The mechanism of
cardiac rupture after MI (
myocardial infarction) is not fully understood.
Rupture has not been reported in most laboratory species, including the rat, but does occur in mice. We have reported previously that beta2-TG mice (transgenic mice with cardiac-restricted overexpression of beta2-
adrenergic receptors) had a lower incidence of
rupture compared with NTG (non-transgenic) littermates. We hypothesized that the difference in the incidence of
rupture between rodents and specific mouse strains is due to the difference in
collagen content following MI. In the present study, we compared the difference in matrix remodelling post-MI between beta2-TG and NTG mice and between mice and rats.

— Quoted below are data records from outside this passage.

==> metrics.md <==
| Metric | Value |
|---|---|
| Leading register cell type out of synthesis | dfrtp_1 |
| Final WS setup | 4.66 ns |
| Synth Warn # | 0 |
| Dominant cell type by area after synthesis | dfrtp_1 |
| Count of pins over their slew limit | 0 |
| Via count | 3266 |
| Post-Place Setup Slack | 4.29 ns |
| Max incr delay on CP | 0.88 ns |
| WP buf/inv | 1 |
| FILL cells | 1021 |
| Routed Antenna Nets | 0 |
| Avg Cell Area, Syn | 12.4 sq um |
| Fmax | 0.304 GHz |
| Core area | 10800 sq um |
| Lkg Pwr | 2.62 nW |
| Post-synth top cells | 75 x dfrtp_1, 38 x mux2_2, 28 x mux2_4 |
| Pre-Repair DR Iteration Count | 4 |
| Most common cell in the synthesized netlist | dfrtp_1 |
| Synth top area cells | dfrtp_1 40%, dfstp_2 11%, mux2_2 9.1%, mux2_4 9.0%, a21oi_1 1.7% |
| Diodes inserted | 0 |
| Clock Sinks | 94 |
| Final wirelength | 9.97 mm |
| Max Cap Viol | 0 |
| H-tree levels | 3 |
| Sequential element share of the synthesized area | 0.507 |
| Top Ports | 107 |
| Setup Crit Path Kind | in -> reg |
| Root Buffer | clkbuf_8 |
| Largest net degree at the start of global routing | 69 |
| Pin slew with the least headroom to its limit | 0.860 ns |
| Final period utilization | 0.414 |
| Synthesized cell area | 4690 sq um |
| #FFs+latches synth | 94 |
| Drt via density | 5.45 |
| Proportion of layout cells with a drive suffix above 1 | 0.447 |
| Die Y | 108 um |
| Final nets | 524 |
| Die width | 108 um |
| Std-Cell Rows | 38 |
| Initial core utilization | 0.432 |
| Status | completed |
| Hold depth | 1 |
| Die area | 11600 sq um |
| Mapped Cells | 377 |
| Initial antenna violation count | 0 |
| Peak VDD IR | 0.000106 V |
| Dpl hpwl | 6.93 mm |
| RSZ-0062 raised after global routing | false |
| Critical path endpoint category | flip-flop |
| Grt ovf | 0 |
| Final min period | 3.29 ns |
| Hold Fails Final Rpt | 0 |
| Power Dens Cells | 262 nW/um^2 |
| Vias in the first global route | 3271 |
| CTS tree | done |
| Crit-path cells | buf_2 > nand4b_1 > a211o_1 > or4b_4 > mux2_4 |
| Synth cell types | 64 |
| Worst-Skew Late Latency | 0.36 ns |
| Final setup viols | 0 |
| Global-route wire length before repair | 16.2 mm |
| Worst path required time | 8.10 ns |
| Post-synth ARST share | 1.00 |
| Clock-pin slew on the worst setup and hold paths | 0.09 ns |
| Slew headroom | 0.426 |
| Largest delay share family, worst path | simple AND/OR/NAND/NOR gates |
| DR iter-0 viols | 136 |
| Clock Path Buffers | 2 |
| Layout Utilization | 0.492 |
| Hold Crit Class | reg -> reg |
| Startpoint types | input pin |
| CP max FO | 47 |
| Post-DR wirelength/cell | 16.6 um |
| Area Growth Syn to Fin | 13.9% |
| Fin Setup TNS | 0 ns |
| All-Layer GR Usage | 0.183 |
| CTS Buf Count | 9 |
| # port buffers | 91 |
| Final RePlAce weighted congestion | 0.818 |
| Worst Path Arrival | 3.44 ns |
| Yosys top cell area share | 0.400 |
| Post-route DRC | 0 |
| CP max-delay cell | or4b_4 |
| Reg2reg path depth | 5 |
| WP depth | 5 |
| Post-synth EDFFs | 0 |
**src/rtl/debug_screen_pkg.sv**
```systemverilog
// Shared constants for the debug-screen register snapshot path: default geometry and
// the snapshot controller state encoding.
package debug_screen_pkg;

  localparam int unsigned REG_NUM_DEF = 32;
  localparam int unsigned ADDR_W_DEF  = 5;
  localparam int unsigned DATA_W_DEF  = 32;

  localparam logic [1:0] IDLE = 2'd0;
  localparam logic [1:0] SCAN = 2'd1;
  localparam logic [1:0] DONE = 2'd2;

endpackage

```
**src/rtl/debug_shadow_bank.sv**
```systemverilog
// One shadow bank of debug register words: a synchronous write port and a combinational
// read port. The storage is deliberately not reset; validity is tracked by the controller.
module debug_shadow_bank
  import debug_screen_pkg::*;
#(
  parameter int unsigned REG_NUM = REG_NUM_DEF,
  parameter int unsigned ADDR_W  = ADDR_W_DEF,
  parameter int unsigned DATA_W  = DATA_W_DEF
) (
  input  logic              clk,
  input  logic              we,
  input  logic [ADDR_W-1:0] waddr,
  input  logic [DATA_W-1:0] wdata,
  input  logic [ADDR_W-1:0] raddr,
  output logic [DATA_W-1:0] rdata
);

  logic [DATA_W-1:0] mem [REG_NUM];

  always_ff @(posedge clk) begin
    if (we) begin
      mem[waddr] <= wdata;
    end
  end

  assign rdata = mem[raddr];

endmodule

```
**src/rtl/debug_reg_snapshot.sv**
```systemverilog
// Frame-synchronous register snapshot: scans the register file into a back bank once per
// frame and swaps banks on a vsync rising edge so the screen never shows a torn snapshot.
module debug_reg_snapshot
  import debug_screen_pkg::*;
#(
  parameter int unsigned REG_NUM = REG_NUM_DEF,
  parameter int unsigned ADDR_W  = ADDR_W_DEF,
  parameter int unsigned DATA_W  = DATA_W_DEF
) (
  input  logic              clk,
  input  logic              resetn,
  input  logic              vsync,
  input  logic              freeze,
  output logic              rf_req,
  output logic [ADDR_W-1:0] rf_addr,
  input  logic              rf_gnt,
  input  logic [DATA_W-1:0] rf_data,
  input  logic [ADDR_W-1:0] disp_addr,
  output logic [DATA_W-1:0] disp_data,
  output logic              busy,
  output logic              overrun,
  output logic [7:0]        frame_cnt
);

  logic [1:0]        state_q, state_d;
  logic [ADDR_W-1:0] cnt_q, cnt_d;
  logic              front_sel_q, front_sel_d;
  logic              front_valid_q, front_valid_d;
  logic [7:0]        frame_cnt_q, frame_cnt_d;
  logic              overrun_q, overrun_d;
  logic              vsync_q;

  logic frame_ev;
  logic scanning;
  logic last_gnt;
  logic bank_we;
  logic [DATA_W-1:0] rdata0, rdata1;

  assign frame_ev = vsync & ~vsync_q & ~freeze;
  assign scanning = (state_q == SCAN);
  assign last_gnt = scanning & rf_gnt & (cnt_q == ADDR_W'(REG_NUM - 1));
  assign bank_we  = scanning & rf_gnt;

  always_comb begin
    state_d       = state_q;
    cnt_d         = cnt_q;
    front_sel_d   = front_sel_q;
    front_valid_d = front_valid_q;
    frame_cnt_d   = frame_cnt_q;
    overrun_d     = 1'b0;
    case (state_q)
      IDLE: begin
        // Nothing captured yet, so the first frame event only starts a scan.
        if (frame_ev) begin
          state_d = SCAN;
          cnt_d   = '0;
        end
      end
      SCAN: begin
        if (rf_gnt) begin
          cnt_d = cnt_q + 1'b1;
        end
        if (last_gnt) begin
          cnt_d = '0;
          if (frame_ev) begin
            // Scan completes on the event edge: swap and restart immediately.
            front_sel_d   = ~front_sel_q;
            front_valid_d = 1'b1;
            frame_cnt_d   = frame_cnt_q + 8'd1;
            state_d       = SCAN;
          end else begin
            state_d = DONE;
          end
        end else if (frame_ev) begin
          overrun_d = 1'b1;
        end
      end
      DONE: begin
        if (frame_ev) begin
          front_sel_d   = ~front_sel_q;
          front_valid_d = 1'b1;
          frame_cnt_d   = frame_cnt_q + 8'd1;
          state_d       = SCAN;
          cnt_d         = '0;
        end
      end
      default: begin
        state_d = IDLE;
        cnt_d   = '0;
      end
    endcase
  end

  always_ff @(posedge clk or negedge resetn) begin
    if (!resetn) begin
      state_q       <= IDLE;
      cnt_q         <= '0;
      front_sel_q   <= 1'b0;
      front_valid_q <= 1'b0;
      frame_cnt_q   <= 8'd0;
      overrun_q     <= 1'b0;
      vsync_q       <= 1'b0;
    end else begin
      state_q       <= state_d;
      cnt_q         <= cnt_d;
      front_sel_q   <= front_sel_d;
      front_valid_q <= front_valid_d;
      frame_cnt_q   <= frame_cnt_d;
      overrun_q     <= overrun_d;
      vsync_q       <= vsync;
    end
  end

  // The back bank is whichever one is not in front.
  debug_shadow_bank #(
    .REG_NUM (REG_NUM),
    .ADDR_W  (ADDR_W),
    .DATA_W  (DATA_W)
  ) u_bank0 (
    .clk   (clk),
    .we    (bank_we & front_sel_q),
    .waddr (cnt_q),
    .wdata (rf_data),
    .raddr (disp_addr),
    .rdata (rdata0)
  );

  debug_shadow_bank #(
    .REG_NUM (REG_NUM),
    .ADDR_W  (ADDR_W),
    .DATA_W  (DATA_W)
  ) u_bank1 (
    .clk   (clk),
    .we    (bank_we & ~front_sel_q),
    .waddr (cnt_q),
    .wdata (rf_data),
    .raddr (disp_addr),
    .rdata (rdata1)
  );

  assign disp_data = front_valid_q ? (front_sel_q ? rdata1 : rdata0) : '0;
  assign rf_req    = scanning;
  assign rf_addr   = cnt_q;
  assign busy      = scanning;
  assign overrun   = overrun_q;
  assign frame_cnt = frame_cnt_q;

endmodule

```
### config.mk
export PLATFORM = sky130hd
export DESIGN_NAME = fetch_branch_ctrl
export DESIGN_NICKNAME = d
export VERILOG_FILES = /design/src/rtl/core_isa_pkg.sv /design/src/rtl/branch_cmp.sv /design/src/rtl/fetch_branch_ctrl.sv
export SDC_FILE = /design/constraint.sdc
export NUM_CORES = 1
export LEC_CHECK = 0
export CAP_MARGIN = 20
export CORE_ASPECT_RATIO = 0.6
export CORE_MARGIN = 5
export CORE_UTILIZATION = 31
export CTS_CLUSTER_SIZE = 30
export DETAILED_ROUTE_END_ITERATION = 7
export GPL_TIMING_DRIVEN = 0
export PLACE_DENSITY = 0.79
export SETUP_SLACK_MARGIN = 0.05
export SKIP_CTS_REPAIR_TIMING = 1
export SLEW_MARGIN = 20
export SYNTH_ARGS = -nofsm -noshare
export SYNTH_HDL_FRONTEND = slang
export SYNTH_SLANG_ARGS = --single-unit
### constraint.sdc
create_clock -name clk -period 1.6 [get_ports clk]
set_input_delay 0.16 -clock clk [delete_from_list [all_inputs] [get_ports clk]]
set_output_delay 0.16 -clock clk [all_outputs]
set_load 0.05 [all_outputs]
===== src/rtl/alu_op_sequencer.sv =====
// Command sequencer in front of a combinational 8-bit ALU: registers operands,
// waits SETTLE_CYCLES, captures result/flags, maintains an accumulator.
module alu_op_sequencer #(
  parameter int unsigned SETTLE_CYCLES = 1
) (
  input  logic       clk,
  input  logic       rst,
  input  logic       cmd_valid,
  output logic       cmd_ready,
  input  logic [3:0] cmd_op,
  input  logic [7:0] cmd_a,
  input  logic [7:0] cmd_b,
  input  logic       cmd_use_acc,
  input  logic       cmd_wb,
  output logic [7:0] alu_a,
  output logic [7:0] alu_b,
  output logic [3:0] alu_op,
  input  logic [7:0] alu_result,
  input  logic       alu_c,
  input  logic       alu_z,
  input  logic       alu_n,
  input  logic       alu_ov,
  output logic       rsp_valid,
  input  logic       rsp_ready,
  output logic [7:0] rsp_result,
  output logic [3:0] rsp_flags,
  output logic       rsp_err,
  output logic [7:0] acc
);

  typedef enum logic [1:0] {
    IDLE = 2'd0,
    EXEC = 2'd1,
    RESP = 2'd2
  } state_t;

  localparam logic [3:0] SETTLE_INIT  = 4'(SETTLE_CYCLES - 32'd1);
  localparam logic [3:0] ILLEGAL_FLAGS = 4'b0100;

  function automatic logic is_illegal(input logic [3:0] op);
    return (op > 4'd8);
  endfunction

  function automatic logic [3:0] pack_flags(input logic c, input logic z,
                                            input logic n, input logic ov);
    return {c, z, n, ov};
  endfunction

  state_t     state_r, state_s;
  logic [3:0] cnt_r, cnt_s;
  logic       wb_r, wb_s;
  logic       err_r, err_s;
  logic [7:0] alu_a_s, alu_b_s;
  logic [3:0] alu_op_s;
  logic [7:0] rsp_result_s;
  logic [3:0] rsp_flags_s;
  logic       rsp_err_s;
  logic [7:0] acc_s;
  logic       cmd_ready_s, rsp_valid_s;

  // State register.
  always_ff @(posedge clk) begin
    if (rst) begin
      state_r <= IDLE;
    end else begin
      state_r <= state_s;
    end
  end

  // Next-state and next-value logic for every registered output.
  always_comb begin
    state_s      = state_r;
    cnt_s        = cnt_r;
    wb_s         = wb_r;
    err_s        = err_r;
    alu_a_s      = alu_a;
    alu_b_s      = alu_b;
    alu_op_s     = alu_op;
    rsp_result_s = rsp_result;
    rsp_flags_s  = rsp_flags;
    rsp_err_s    = rsp_err;
    acc_s        = acc;
    case (state_r)
      IDLE: begin
        if (cmd_valid) begin
          alu_a_s  = cmd_use_acc ? acc : cmd_a;
          alu_b_s  = cmd_b;
          alu_op_s = cmd_op;
          wb_s     = cmd_wb;
          err_s    = is_illegal(cmd_op);
          cnt_s    = SETTLE_INIT;
          state_s  = EXEC;
        end else begin
          state_s = IDLE;
        end
      end
      EXEC: begin
        if (cnt_r == 4'd0) begin
          // Illegal opcodes never let ALU output reach the response or acc.
          if (err_r) begin
            rsp_result_s = 8'h00;
            rsp_flags_s  = ILLEGAL_FLAGS;
            rsp_err_s    = 1'b1;
          end else begin
            rsp_result_s = alu_result;
            rsp_flags_s  = pack_flags(alu_c, alu_z, alu_n, alu_ov);
            rsp_err_s    = 1'b0;
          end
          if (wb_r && !err_r) begin
            acc_s = alu_result;
          end else begin
            acc_s = acc;
          end
          state_s = RESP;
        end else begin
          cnt_s   = cnt_r - 4'd1;
          state_s = EXEC;
        end
      end
      RESP: begin
        if (rsp_ready) begin
          state_s = IDLE;
        end else begin
          state_s = RESP;
        end
      end
      default: begin
        state_s = IDLE;
      end
    endcase
    cmd_ready_s = (state_s == IDLE);
    rsp_valid_s = (state_s == RESP);
  end

  // Datapath and handshake output registers.
  always_ff @(posedge clk) begin
    if (rst) begin
      cnt_r      <= 4'd0;
      wb_r       <= 1'b0;
      err_r      <= 1'b0;
      alu_a      <= 8'h00;
      alu_b      <= 8'h00;
      alu_op     <= 4'd0;
      rsp_result <= 8'h00;
      rsp_flags  <= 4'b0000;
      rsp_err    <= 1'b0;
      acc        <= 8'h00;
      cmd_ready  <= 1'b1;
      rsp_valid  <= 1'b0;
    end else begin
      cnt_r      <= cnt_s;
      wb_r       <= wb_s;
      err_r      <= err_s;
      alu_a      <= alu_a_s;
      alu_b      <= alu_b_s;
      alu_op     <= alu_op_s;
      rsp_result <= rsp_result_s;
      rsp_flags  <= rsp_flags_s;
      rsp_err    <= rsp_err_s;
      acc        <= acc_s;
      cmd_ready  <= cmd_ready_s;
      rsp_valid  <= rsp_valid_s;
    end
  end

endmodule


===== config.mk =====
export PLATFORM = sky130hd
export DESIGN_NAME = alu_op_sequencer
export DESIGN_NICKNAME = d
export VERILOG_FILES = /design/src/rtl/alu_op_sequencer.sv
export SDC_FILE = /design/constraint.sdc
export NUM_CORES = 1
export LEC_CHECK = 0
export ABC_CLOCK_PERIOD_IN_PS = 3400
export BUFFER_PORTS_ARGS = -buffer_cell sky130_fd_sc_hd__buf_2
export CAP_MARGIN = 20
export CORE_MARGIN = 2
export CORE_UTILIZATION = 51
export DETAILED_ROUTE_END_ITERATION = 8
export PLACE_DENSITY = 0.83
export REMOVE_ABC_BUFFERS = 1
export SLEW_MARGIN = 5
export SYNTH_ARGS = -nofsm -noshare
export SYNTH_HDL_FRONTEND = slang
export SYNTH_SLANG_ARGS = --single-unit

===== constraint.sdc =====
create_clock -name clk -period 3.4 [get_ports clk]
set_input_delay 0 -clock clk [delete_from_list [all_inputs] [get_ports clk]]
set_output_delay 0 -clock clk [all_outputs]
set_load 0.05 [all_outputs]

==> run_results.csv, run 1 <==
group,metric,value,unit
run,cap_viol_max_count,0,
timing,skew,0.00454,ns
outcome,status,"completed",
synth,synth_top_family_by_area,"simple AND/OR/NAND/NOR gates",
min_path,holdPathStages,4,
grt,gr-total-overflow,0,
clock_network,clock_sinks,51,
min_path,hp-class,"primary input to flip-flop",
place,place_inst,348,
synth,synth-seq-area-share,49.5,%
power,p_per_area,685,nW/µm²
layout,design_area,2830,µm²
grt,grt_first_pass_wirelength,8290,µm
synth,synth_compound_area_share,15.1,%
floorplan,dieArea,4570,µm²
drt,wl,5190,µm
grt,antenna_found_initial,0,
floorplan,chipHeight,67.6,µm
floorplan,pin_count,81,
critical_path,slowest_delay,0.67,ns
grt,grt_pass1_vias,1956,
synth,synthSimpleGateAreaFrac,21.9,%
critical_path,crit_type,"flip-flop to flip-flop",
timing,finalWorstSetupSlack,1.21,ns
clock_network,post_cts_resize_count,0,
clock_network,clk_latency,0.30,ns
timing,finalHoldViolCount,0,
floorplan,fp.dieW,67.6,µm
synth,synth-adder-area-share,0.607,%
critical_path,reg2reg_depth,5,
layout,final_cells,381,
drt,drt_iter0_drc,110,
drt,drt-wirelength-per-cell,13.6,µm
synth,synthTopCellsByArea,"dfxtp_1 50%, mux2i_1 8.7%, nand2_1 8.2%",
layout,layout_common_cells,"80 x buf_2, 51 x dfxtp_1, 45 x nand2_1, 31 x a21oi_1, 25 x dlygate4sd3_1",
floorplan,initial_core_util,52.3,%
floorplan,num_rows,23,
place,io_buffers,80,
clock_network,holdBufCountCts,25,
layout,drive_above_1_share,28.4,%
timing,max_clock_freq,0.457,GHz
synth,ys_ff_latch,51,
critical_path,path_max_fanout,15,
synth,ys.warnings.count,0,
layout,finalNetCount,369,
timing,timing.final.crit_share,64.4,%
place,gp_congestion,0.799,
drt,drc,0,
drt,firstDrtPassIters,4,
critical_path,required,3.63,ns
critical_path,path_cells,"inv_1 -> ha_1 -> or3b_1 -> nor4_4 -> mux2i_1",
power,ir_drop,439,µV
clock_network,cts_buffers,5,
drt,vias_per_cell,5.30,
place,dp_hpwl,3210,µm
synth,synth_xor_area_share,0,%
grt,grt_max_degree,45,
place,placed_area,2480,µm²
power,power.leakage,1.24,nW
timing,tightest_slew,1.04,ns
synth,synth_cells,234,
timing,setup_violations,0,
synth,synth_area_per_cell,8.81,µm²
timing,rsz0062_at_grt,"no",
synth,synth.area.mux_share,8.74,%
timing,fin_tns_setup,0,ns
timing,holdWs,0.00772,ns
critical_path,reg2reg_slack,1.21,ns
timing,fin_crit,2.19,ns
clock_network,cts-root-buf,"clkbuf_8",
synth,synth_top_cell_area_share,49.5,%
floorplan,core_area,3940,µm²
clock_network,cts_setup_buffers,0,
clock_network,cts_tree,"done",
clock_network,cts.reportedPaths.clkPinSlew,0.09,ns
drt,ant_nets,0,
grt,track_usage,23.9,%
layout,n_antenna_cell,0,
synth,synth.largest_area_cell,"dfxtp_1",
critical_path,cp-end-kind,"flip-flop",
synth,synthesis.area,2060,µm²
clock_network,clockBufferDepth,2,
timing,relSlewSlack,30.3,%
layout,final_common_cell,"buf_2",
critical_path,cp.arrival,2.42,ns
critical_path,startpoint_type,"flip-flop",
timing,slew_viol_final,0,
clock_network,h-tree-depth,2,
drt,vias,2020,
place,pre_cts_ws,1.27,ns
synth,ys_types,29,
critical_path,critPathSlowestCell,"nor4_4",
layout,area_growth,37.3,%
synthesized netlist by cell type, drive strengths merged:
library cell,number
a211oi,8
a21o,1
a21oi,31
and4bb,1
buf,4
clkbuf,14
clkinv,1
dfxtp,51
ha,1
inv,3
mux2i,18
nand2,45
nand2b,1
nand3,4
nand4b,11
nor2,9
nor2b,1
nor3,3
nor3b,3
nor4,2
o211ai,1
o21ai,13
o21bai,1
o311ai,1
or3,4
or3b,2
metrics by stage:
stage / util, % / total power, mW
after detailed placement: 62.9 / 1.54
after floorplan: - / 1.34
final: 71.8 / 1.94
after global routing: 71.8 / 2.05
after CTS: 71.8 / 1.94
after global placement: 62.9 / 1.53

MI was induced by
ligation of the left main coronary artery. Following MI, tensile strength, insoluble and soluble
collagen content and
gelatinase expression were determined in the infarcted and non-infarcted myocardium. Better preserved tensile strength measured as TTR [tension-to-
rupture; 88+/-14 and 58+/-3% of the respective
sham group values for beta2-TG compared with NTG mice (P<0.05); 108+/-7 and 32+/-4% of the respective
sham group values for rats compared with 129sv mice (P<0.01)] and less severe acute
infarct expansion after MI were found in rats compared with mice or in beta2-TG compared with NTG mice. These differences were associated with a higher content of pre-existing fibril
collagen in the normal myocardium of beta2-TG compared with NTG mice (1.6-fold) or rats compared with 129sv mice (2-fold) and an accelerated fibrotic healing in the infarcted myocardium. Additionally, a less pronounced increase in MMP-9 (matrix metalloproteinase-9) activity was observed in the infarcted myocardium of rats compared with 129sv mice. We conclude that a higher
collagen level is associated with facilitated fibrotic healing of an
infarct and preserves the tensile strength of infarcted myocardium, thereby preventing
cardiac rupture and acute ventricular remodelling.